Blockchain has drawn the most investment from the financial and information technology sectors. The Top 10 US blockchain patent holders include familiar names such as Bank of America, Mastercard, Dell and IBM. Companies in the financial technology sector are primarily looking to blockchain to improve privacy, scalability and cybersecurity. Information technology companies have more varied ideas about how they want to apply blockchain. Microsoft and Dell see the technology as a way to speed up business, by simplifying operations and reducing costs of reconciliations and transaction disputes. IBM’s interest is in using an Enterprise Blockchain system to verify digital identities in instances where read-write permissions are role-based or where transactions require the consensus of multiple individuals.The surge of blockchain technology in insurance markets aims to decrease fraudulent activities within insurance claims, as well as completely secure insurance records, as well as client details, plus much more.
Blockchain Meets the Supply Chain
While 44% of manufacturers believe blockchain is only relevant to the financial services sector, the spread of blockchain technology isn’t limited to Financial Technology and IT. Some major retailers and airlines are using it to track their supply chains more efficiently. In fact, supply chain applications are the most common use case for blockchain technology, according to Deloitte. Walmart has been using it to implement farm to table product traceability. British Airways has begun using it to track flight data and reduce conflicting information.
In addition, UPS and FedEx have joined the Blockchain in Trucking Alliance (BiTA). BiTA is an alliance of over 60 companies (including Precision, a division of QAD) collaborating to invest in and develop supply chain and logistics technology that uses blockchain to streamline transportation and create more transparency. BiTA stands to bring some much needed innovation to the freight industry, which lacks transparency. The problem is so dire that the FBI estimates that there is over $30 Billion in cargo theft per year.
Adoption in Manufacturing
According to the Deloitte survey, 56% of manufacturing executives believe blockchain will be disruptive to their organization’s industry. That’s a narrow majority. That being said, one manufacturing vertical stands out among the rest: Life Sciences. Interest in blockchain technology among Life Sciences companies has increased substantially over the past year.

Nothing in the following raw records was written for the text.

This is an optimization exercise on Yosys and OpenROAD, whose aim is small area, not a production implementation.
In this exercise RTL edits were held to simulation tests only and were not proved equivalent to the original.
Power and IR drop assume default switching activity.

==> flow/design.v <==
`timescale 1ns / 1ps
module vlc_tx(
    input pclk,
    input resetn,
    input [31:0] fifo_data,
    input fifo_empty,
    input [1:0] dim,
    output reg fifo_rd_en,
    output reg tx_out,
    output reg led_check
);
    localparam IDLE = 2'b00;
    localparam SYNC = 2'b01;
    localparam SEND = 2'b10;
    localparam WAIT = 2'b11;
    reg [5:0] cnt;
    wire trig = (cnt == 6'd49);
    wire c_first = (cnt == 6'd0);        
    reg [1:0] state;
    reg idle_d;                          
    reg [8:0] bitcnt;
    reg [5:0] wpos;                      
    reg [5:0] n;                         
    reg txb;                             
    reg [2:0] look;                      
    reg par;                             
    reg buffer;
    wire [1:0] nbyte = n[5:4];
    wire [3:0] nbit = n[3:0];
    wire [4:0] sel = ~{nbyte, nbit[2:0]};
    wire fetched = nbit[3] ? par : fifo_data[sel];
    always @(posedge pclk) begin
        if (!resetn)
            cnt <= 6'd63;
        else if (trig)
            cnt <= 6'd0;
        else
            cnt <= cnt + 6'd1;
    end
    reg [1:0] nxt;
    always @(*) begin
        nxt = state;
        case (state)
            IDLE: if (buffer) nxt = SYNC;
            SYNC: if (bitcnt == 9'd9) nxt = SEND;
            SEND: begin
                if (bitcnt[4:0] == 5'd7 && fifo_empty) nxt = IDLE;
                if (bitcnt == 9'd334) nxt = WAIT;
            end
            WAIT: if (bitcnt == 9'd344) nxt = IDLE;
        endcase
    end
    always @(posedge pclk) begin
        if (!resetn) begin
            state <= IDLE;
            idle_d <= 1'b1;
            bitcnt <= 9'd0;
            buffer <= 1'b0;
        end else begin
            idle_d <= (state == IDLE);
            if (trig) begin
                state <= nxt;
                if (state != IDLE)
                    bitcnt <= (bitcnt == 9'd344) ? 9'd0 : bitcnt + 9'd1;
            end
            if (state == IDLE) begin
                if (!fifo_empty) buffer <= 1'b1;
            end else if (state == SYNC)
                buffer <= 1'b0;
        end
    end
    always @(posedge pclk) begin
        if (state == IDLE)
            wpos <= 6'd26;
        else if (trig)
            wpos <= (wpos == 6'd35) ? 6'd0 : wpos + 6'd1;
    end
    wire r = n[3];
    wire [2:0] q = n[2:0];
    wire q_step = r ? (cnt == 6'd48) : c_first;
    wire [2:0] q_next = q_step ? ((q == 3'd4) ? 3'd1 : q + 3'd1) : q;
    wire load = (state == SYNC) || (state == SEND && trig && wpos == 6'd35);
    always @(posedge pclk) begin
        if (!resetn) begin
            n <= 6'b001000;
        end else if (load) begin
            n <= 6'd3;
            look <= {fifo_data[29], fifo_data[30], fifo_data[31]};
            par <= ~(fifo_data[31] ^ fifo_data[30] ^ fifo_data[29]);
        end else if (state == SEND) begin
            if (c_first) begin
                look <= {fetched, look[2:1]};
                par <= nbit[3] ? 1'b1 : par ^ fetched;
                n <= nbit[3] ? {nbyte + 2'd1, 4'd0} : n + 6'd1;
            end
        end else if (state == IDLE) begin
            n <= idle_d ? {2'b00, r, q_next} : 6'd0;
        end
    end
    always @(posedge pclk) begin
        case (state)
            IDLE: if (trig) txb <= ~txb;
            SYNC: begin
                if (bitcnt < 9'd5) txb <= 1'b1;
                else if (bitcnt < 9'd10) txb <= 1'b0;
            end
            SEND: if (c_first) txb <= look[0];
            WAIT: txb <= 1'b0;
        endcase
    end
    always @(posedge pclk) begin
        if (!resetn)
            fifo_rd_en <= 1'b1;
        else
            fifo_rd_en <= (state == IDLE) ? fifo_empty :
                          (state == SEND && wpos == 6'd32 && cnt == 6'd1);
    end
    wire f30 = r ? (cnt >= 6'd29 && cnt <= 6'd48) : (cnt >= 6'd31 && cnt <= 6'd49) || c_first;
    wire f20 = r ? (cnt >= 6'd19 && cnt <= 6'd48) : (cnt >= 6'd21 && cnt <= 6'd49) || c_first;
    reg pattern;
    always @(*) begin
        case (dim)
            2'd2: pattern = (q >= 3'd3) || (q == 3'd2 && f30);
            2'd1: pattern = (q >= 3'd3);
            default: pattern = (q == 3'd4) || (q == 3'd3 && f20);
        endcase
    end
    reg shaped;
    always @(*) begin
        shaped = txb;
        if (state == SEND) begin
            if (cnt >= 6'd1 && cnt <= 6'd21)
                shaped = ~txb;
            else if (cnt >= 6'd22 && cnt <= 6'd31) begin
                if (dim == 2'd2) shaped = 1'b1;
                else if (dim == 2'd0) shaped = 1'b0;
                else if (cnt <= 6'd26) shaped = ~txb;
            end
        end
    end
    always @(posedge pclk) begin
        if (!resetn) begin
            tx_out <= 1'b0;
            led_check <= 1'b0;
        end else begin
            tx_out <= idle_d ? pattern : shaped;
            led_check <= idle_d && (dim == 2'd1);
        end
    end
endmodule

More than 60% of executives in the Life Sciences and HealthTech industry believe they will lose competitive advantage if they do not adopt blockchain. These organizations see a lot of potential for blockchain to reduce their reliance on intermediaries, increase auditability, facilitate industry collaboration, and even generate new business models.

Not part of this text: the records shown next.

Source: an optimization exercise on an open RTL-to-GDS flow (aim: small area, a short achievable clock period and few clock cycles per item). Production flows keep margins and buffers that such runs may drop. Power figures rest on the tool's default switching activity, not on a simulated workload.

==> flow/design.v <==
module svmstorage #(parameter W = 10, parameter DEPTH = 1) (
    input                  clk,
    input                  en,
    input                  ld,
    input      [W-1:0]     din,
    output     [W-1:0]     head,
    output     [W-1:0]     tail,
    output     [W-1:0]     pre
);
reg [W-1:0] q [0:DEPTH-1];
integer n;
always @(posedge clk) begin
    if (en | ld)
        q[0] <= din;
    if (en)
        for (n = 1; n < DEPTH; n = n + 1)
            q[n] <= q[n-1];
end
assign head = q[0];
assign tail = q[DEPTH-1];
assign pre  = q[(DEPTH > 1) ? DEPTH-2 : 0];
endmodule
module testDataModule (
    input              pass,
    input              dbl,
    input              ng,
    input      [10:0]  v,
    output     [11:0]  u
);
wire [11:0] vs  = {v[10], v};
wire [11:0] mag = ({12{pass}} & vs) | ({12{dbl}} & {vs[10:0], 1'b0});
wire [11:0] t   = mag ^ {12{ng}};
assign u = {~t[11], t[10:0]};
endmodule
module fsm_Hand(clk,rst,start,ready,result,write1,write2,SVMin,datain);
input clk,rst,start;
input write1;
input write2;
input signed [8:0] SVMin;
input signed [1:0] datain;
output result;
output ready;
reg ready;
reg result;
localparam IDLE = 2'd0, LW = 2'd1, LX = 2'd2, CP = 2'd3;
reg [1:0] st;
reg [3:0] row, col, k;
wire wbeat = (st == LW) & write1;
wire xbeat = (st == LX) & write2;
reg fin;
always @(posedge clk or negedge rst)
    if (!rst) begin
        st <= IDLE; ready <= 1'b0;
    end else
        case (st)
        IDLE: if (start) begin
                st <= LW; ready <= 1'b0;
              end
        LW:   if (write1 && row == 4'd10 && col == 4'd10) st <= LX;
        LX:   if (write2 && k == 4'd10) st <= CP;
        CP:   if (fin) begin
                ready <= 1'b1;
                st    <= IDLE;
              end
        endcase
always @(posedge clk) begin
    if (st == IDLE) begin
        row <= 4'd0; col <= 4'd0; k <= 4'd0;
    end else begin
        if (wbeat) begin
            if (col == 4'd10) begin
                col <= 4'd0; row <= row + 4'd1;
            end else
                col <= col + 4'd1;
        end
        if (xbeat) k <= k + 4'd1;
    end
end
reg [1:0] xv [0:8];
reg [8:0] kgt;                  
reg [3:0] negs;
wire dm1 = datain[0];
wire dm2 = datain[1] & ~datain[0];
wire ds  = datain[1];
always @(posedge clk) begin : xh
    integer i;
    for (i = 0; i <= 8; i = i + 1)
        if (xbeat && k == i) xv[i] <= datain;
    if (st == IDLE) begin
        negs <= 4'd0; kgt <= 9'd0;
    end else if (xbeat) begin
        negs <= negs + {3'd0, ds}; kgt <= {kgt[7:0], 1'b1};
    end
end
reg [8:0]  Wq;
reg [8:0]  enR;
reg        enN, ldN, den, rot;
reg [9:0]  rtail;
reg        sp, sd, sn;          
reg        dq1, dq4;            
reg        first, lastL;
always @(posedge clk) begin : ctl
    integer i;
    Wq  <= SVMin;
    for (i = 0; i <= 8; i = i + 1)
        enR[i] <= wbeat & (((row == i) & (col >= i + 2)) | ((row >= i + 2) & (col == i)));
    enN <= wbeat & (col == row + 4'd1);
    ldN <= wbeat & (col + 4'd1 == row);
    den <= (wbeat & (col == row)) | xbeat;
    rot <= col < row;
    sp  <= xbeat & (k != 4'd0) & dm1;
    sd  <= xbeat & (k != 4'd0) & dm2;
    sn  <= xbeat & (k != 4'd0) & ds;
    dq1 <= xbeat & dm1;
    dq4 <= xbeat & dm2;
    first <= xbeat & (k == 4'd0);
    lastL <= xbeat & (k == 4'd10);
    fin   <= lastL;
end
wire [9:0] tail [0:8];
wire [9:0] ntail, npre, nhead;
wire [8:0] dtail;
reg [9:0] rnext;
always @* begin : rsel_mux
    integer i;
    rnext = (col + 4'd1 == row) ? nhead : 10'd0;
    for (i = 0; i <= 8; i = i + 1)
        rnext = rnext | ({10{col == i && col + 4'd1 != row}} & tail[i]);
end
always @(posedge clk)
    rtail <= rnext;
wire [9:0] Wx = {Wq[8], Wq};
wire [9:0] hin = rot ? (rtail + Wx) : Wx;
genvar g;
generate
    for (g = 0; g <= 8; g = g + 1) begin : row_q
        svmstorage #(.W(10), .DEPTH(9 - g)) q (.clk(clk), .en(enR[g] | (xbeat & kgt[g])), .ld(1'b0),
                                               .din(hin), .head(), .tail(tail[g]), .pre());
    end
endgenerate
svmstorage #(.W(10), .DEPTH(10)) nq (.clk(clk), .en(enN | (xbeat & (k != 4'd0))), .ld(ldN),
                                     .din(hin), .head(nhead), .tail(ntail), .pre(npre));
svmstorage #(.W(9), .DEPTH(11)) dq (.clk(clk), .en(den), .ld(1'b0),
                                    .din(Wq), .head(), .tail(dtail), .pre());
function [31:0] csa;            
    input [15:0] a, b, c;
    begin
        csa[15:0]  = a ^ b ^ c;
        csa[31:16] = {((a & b) | (a & c) | (b & c)), 1'b0};
    end
endfunction
wire [11:0] u [0:9];
wire [15:0] z [0:9];
generate
    for (g = 0; g <= 8; g = g + 1) begin : term
        wire act = kgt[g];
        testDataModule t (.pass(act & xv[g][0]), .dbl(act & xv[g][1] & ~xv[g][0]), .ng(act & xv[g][1]),
                          .v({tail[g][9], tail[g]}), .u(u[g]));
        assign z[g] = {4'd0, u[g]};
    end
endgenerate
wire [31:0] l1a = csa(z[0], z[1], z[2]);
wire [31:0] l1b = csa(z[3], z[4], z[5]);
wire [31:0] l1c = csa(z[6], z[7], z[8]);
wire [31:0] l2a = csa(l1a[15:0], l1a[31:16], l1b[15:0]);
wire [31:0] l2b = csa(l1b[31:16], l1c[15:0], l1c[31:16]);
reg  [15:0] F [0:3];
always @(posedge clk)
    if (xbeat) begin
        F[0] <= l2a[15:0]; F[1] <= l2a[31:16];
        F[2] <= l2b[15:0]; F[3] <= l2b[31:16];
    end
wire [9:0] nnext = (k == 4'd0) ? ntail : npre;
reg  [11:0] ul;
testDataModule tl (.pass(dm1), .dbl(dm2), .ng(ds), .v({nnext[9], nnext}), .u(u[9]));
always @(posedge clk)
    if (xbeat) ul <= u[9];
assign z[9] = {4'd0, ul};
wire [15:0] zc = {12'hB00, negs};
wire [31:0] m1a = csa(F[0], F[1], F[2]);
wire [31:0] m1b = csa(F[3], z[9], zc);
wire [31:0] m2  = csa(m1a[15:0], m1a[31:16], m1b[15:0]);
wire [31:0] m3  = csa(m2[15:0], m2[31:16], m1b[31:16]);
reg  [15:0] E0, E1;
always @(posedge clk) begin
    E0 <= m3[15:0]; E1 <= m3[31:16];
end
wire [15:0] g0 = ({16{sp}} & E0) | ({16{sd}} & {E0[14:0], 1'b0});
wire [15:0] g1 = ({16{sp}} & E1) | ({16{sd}} & {E1[14:0], 1'b0});
wire [15:0] o0 = g0 ^ {16{sn}};
wire [15:0] o1 = g1 ^ {16{sn}};
wire [15:0] dx = {{7{dtail[8]}}, dtail};
wire [15:0] dterm = ({16{dq1}} & dx) | ({16{dq4}} & {dx[13:0], 2'b00});
reg  [15:0] Ss, Sc;
wire [15:0] s0 = first ? 16'd255 : Ss;
wire [15:0] c0 = first ? 16'd0   : Sc;
wire [31:0] n1 = csa(s0, c0, dterm);
wire [31:0] n2 = csa(n1[15:0], {n1[31:17], sn}, o0);
wire [31:0] n3 = csa(n2[15:0], {n2[31:17], sn}, o1);
always @(posedge clk) begin
    Ss <= n3[15:0];
    Sc <= n3[31:16];
end
wire [15:0] rp = Ss ^ Sc;
wire [15:0] rg = Ss & Sc;
wire        rzero = (rp == {(Ss[14:0] | Sc[14:0]), 1'b0});
reg  [14:0] G [0:4];
reg  [14:0] Pp [0:4];
always @* begin : ks
    integer lv, b, d;
    G[0] = rg[14:0]; Pp[0] = rp[14:0];
    for (lv = 1; lv <= 4; lv = lv + 1) begin
        d = 1 << (lv - 1);
        for (b = 0; b < 15; b = b + 1)
            if (b >= d) begin
                G[lv][b]  = G[lv-1][b] | (Pp[lv-1][b] & G[lv-1][b-d]);
                Pp[lv][b] = Pp[lv-1][b] & Pp[lv-1][b-d];
            end else begin
                G[lv][b]  = G[lv-1][b];
                Pp[lv][b] = Pp[lv-1][b];
            end
    end
end
wire rsign = rp[15] ^ G[4][14];
always @(posedge clk)
    result <= ~rsign & ~rzero;
endmodule
clock: 7.0 ns
lec_check: 0
cap_margin: 20
core_margin: 2
core_utilization: 65
cts_cluster_diameter: 60
cts_cluster_size: 30
setup_slack_margin: 4.55
slew_margin: 20
run.sh (not shown) runs the stock make flow with config.mk's settings and CLKGATE_MAP_FILE= SYNTH_SCRIPT=/design/flow/synth_recipe.tcl, a recipe that flattens the netlist after the stock synthesis.
Edit:
--- a/flow/design.v
+++ b/flow/design.v
@@ -1,27 +1,25 @@
 module svmstorage #(parameter W = 10, parameter DEPTH = 1) (
     input                  clk,
     input                  en,
     input                  ld,
     input      [W-1:0]     din,
     output     [W-1:0]     head,
-    output     [W-1:0]     tail,
-    output     [W-1:0]     pre
+    output     [W-1:0]     tail
 );
 reg [W-1:0] q [0:DEPTH-1];
 integer n;
 always @(posedge clk) begin
     if (en | ld)
         q[0] <= din;
     if (en)
         for (n = 1; n < DEPTH; n = n + 1)
             q[n] <= q[n-1];
 end
 assign head = q[0];
 assign tail = q[DEPTH-1];
-assign pre  = q[(DEPTH > 1) ? DEPTH-2 : 0];
 endmodule
 module testDataModule (
     input              pass,
     input              dbl,
     input              ng,
     input      [10:0]  v,
@@ -74,21 +72,25 @@
                 col <= col + 4'd1;
         end
         if (xbeat) k <= k + 4'd1;
     end
 end
 reg [1:0] xv [0:8];
+reg       lp, ld, ln;           
 reg [8:0] kgt;                  
 reg [3:0] negs;
 wire dm1 = datain[0];
 wire dm2 = datain[1] & ~datain[0];
 wire ds  = datain[1];
 always @(posedge clk) begin : xh
     integer i;
     for (i = 0; i <= 8; i = i + 1)
         if (xbeat && k == i) xv[i] <= datain;
+    if (xbeat) begin
+        lp <= dm1; ld <= dm2; ln <= ds;
+    end
     if (st == IDLE) begin
         negs <= 4'd0; kgt <= 9'd0;
     end else if (xbeat) begin
         negs <= negs + {3'd0, ds}; kgt <= {kgt[7:0], 1'b1};
     end
 end
@@ -115,13 +117,13 @@
     dq4 <= xbeat & dm2;
     first <= xbeat & (k == 4'd0);
     lastL <= xbeat & (k == 4'd10);
     fin   <= lastL;
 end
 wire [9:0] tail [0:8];
-wire [9:0] ntail, npre, nhead;
+wire [9:0] ntail, nhead;
 wire [8:0] dtail;
 reg [9:0] rnext;
 always @* begin : rsel_mux
     integer i;
     rnext = (col + 4'd1 == row) ? nhead : 10'd0;
     for (i = 0; i <= 8; i = i + 1)
@@ -132,19 +134,19 @@
 wire [9:0] Wx = {Wq[8], Wq};
 wire [9:0] hin = rot ? (rtail + Wx) : Wx;
 genvar g;
 generate
     for (g = 0; g <= 8; g = g + 1) begin : row_q
         svmstorage #(.W(10), .DEPTH(9 - g)) q (.clk(clk), .en(enR[g] | (xbeat & kgt[g])), .ld(1'b0),
-                                               .din(hin), .head(), .tail(tail[g]), .pre());
+                                               .din(hin), .head(), .tail(tail[g]));
     end
 endgenerate
 svmstorage #(.W(10), .DEPTH(10)) nq (.clk(clk), .en(enN | (xbeat & (k != 4'd0))), .ld(ldN),
-                                     .din(hin), .head(nhead), .tail(ntail), .pre(npre));
+                                     .din(hin), .head(nhead), .tail(ntail));
 svmstorage #(.W(9), .DEPTH(11)) dq (.clk(clk), .en(den), .ld(1'b0),
-                                    .din(Wq), .head(), .tail(dtail), .pre());
+                                    .din(Wq), .head(), .tail(dtail));
 function [31:0] csa;            
     input [15:0] a, b, c;
     begin
         csa[15:0]  = a ^ b ^ c;
         csa[31:16] = {((a & b) | (a & c) | (b & c)), 1'b0};
     end
@@ -167,18 +169,15 @@
 reg  [15:0] F [0:3];
 always @(posedge clk)
     if (xbeat) begin
         F[0] <= l2a[15:0]; F[1] <= l2a[31:16];
         F[2] <= l2b[15:0]; F[3] <= l2b[31:16];
     end
-wire [9:0] nnext = (k == 4'd0) ? ntail : npre;
-reg  [11:0] ul;
-testDataModule tl (.pass(dm1), .dbl(dm2), .ng(ds), .v({nnext[9], nnext}), .u(u[9]));
-always @(posedge clk)
-    if (xbeat) ul <= u[9];
-assign z[9] = {4'd0, ul};
+testDataModule tl (.pass(lp), .dbl(ld), .ng(ln),
+                   .v({ntail[9], ntail}), .u(u[9]));
+assign z[9] = {4'd0, u[9]};
 wire [15:0] zc = {12'hB00, negs};
 wire [31:0] m1a = csa(F[0], F[1], F[2]);
 wire [31:0] m1b = csa(F[3], z[9], zc);
 wire [31:0] m2  = csa(m1a[15:0], m1a[31:16], m1b[15:0]);
 wire [31:0] m3  = csa(m2[15:0], m2[31:16], m1b[31:16]);
 reg  [15:0] E0, E1;
Sequential power is lower by about 2%.
Register-to-register slack got worse by 0.23 ns.
Via count increases by 1.1%.
Critical path depth increases by 6.
Utilization climbs by 1.5 points.
Routed wire length rises by 2.4%.
Final cell count rises by 1.4%.
First-iteration DRC count climbs by 7.4%.
No functional check of the RTL was part of any run of this note.

[port drivers added, routing unchanged]
The flow's constraints put no driver on any port. The routed layouts listed below were extracted and timed again, unchanged, in two steps. Step 1 sets driving cells, clkbuf_16 on the clock port and buf_2 on the other inputs (assumed; they add their load-dependent delay and slew). Step 2 also shifts input and output timing later by t, the mid clock arrival at the registers, as if the neighbouring blocks saw the same clock. a / b / c = ideal / step 1 / step 2; a / b = the first two.
run | t (ns) | setup WS [ns] | worst hold slack (ns) | worst setup path after step 2 | latest minus earliest clock arrival (ns)
the first run | 0.667 | 4.461 / 4.398 / 3.927 | 0.336 / 0.336 / 0.336 | input to register | 0.036 / 0.036
the second run | 0.668 | 4.335 / 4.335 / 3.996 | 0.343 / 0.343 / 0.343 | input to register | 0.046 / 0.045
After both steps every run listed still meets setup and hold. The setup slack of the first run, which loses most, moves by -0.063 ns with the drivers and by -0.534 ns with both steps.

Still, in the US, only 37% of respondents said they had blockchain projects planned or in production. That’s a strangely low number compared to respondents from Mexico (94%), Germany (93%) and China (91%), who either already used blockchain or plan to deploy it in the next year.
What’s Next for Blockchain?
There still remain some obstacles to widespread adoption. The returns on investing in blockchain are not as clear as they are for other Industry 4.0 technologies, such as Additive Manufacturing and the Internet of Things. The top five most frequently cited reservations about the technology include regulatory issues, implementation, security threats, uncertain ROI and a lack of in-house understanding of the technology.
While reservations are understandable, the fact that of all industries, Life Sciences seems to be leaning in the most should still send a strong signal. Historically, Life Sciences tends to be very risk-averse. If they’re moving towards blockchain, you should think about it too.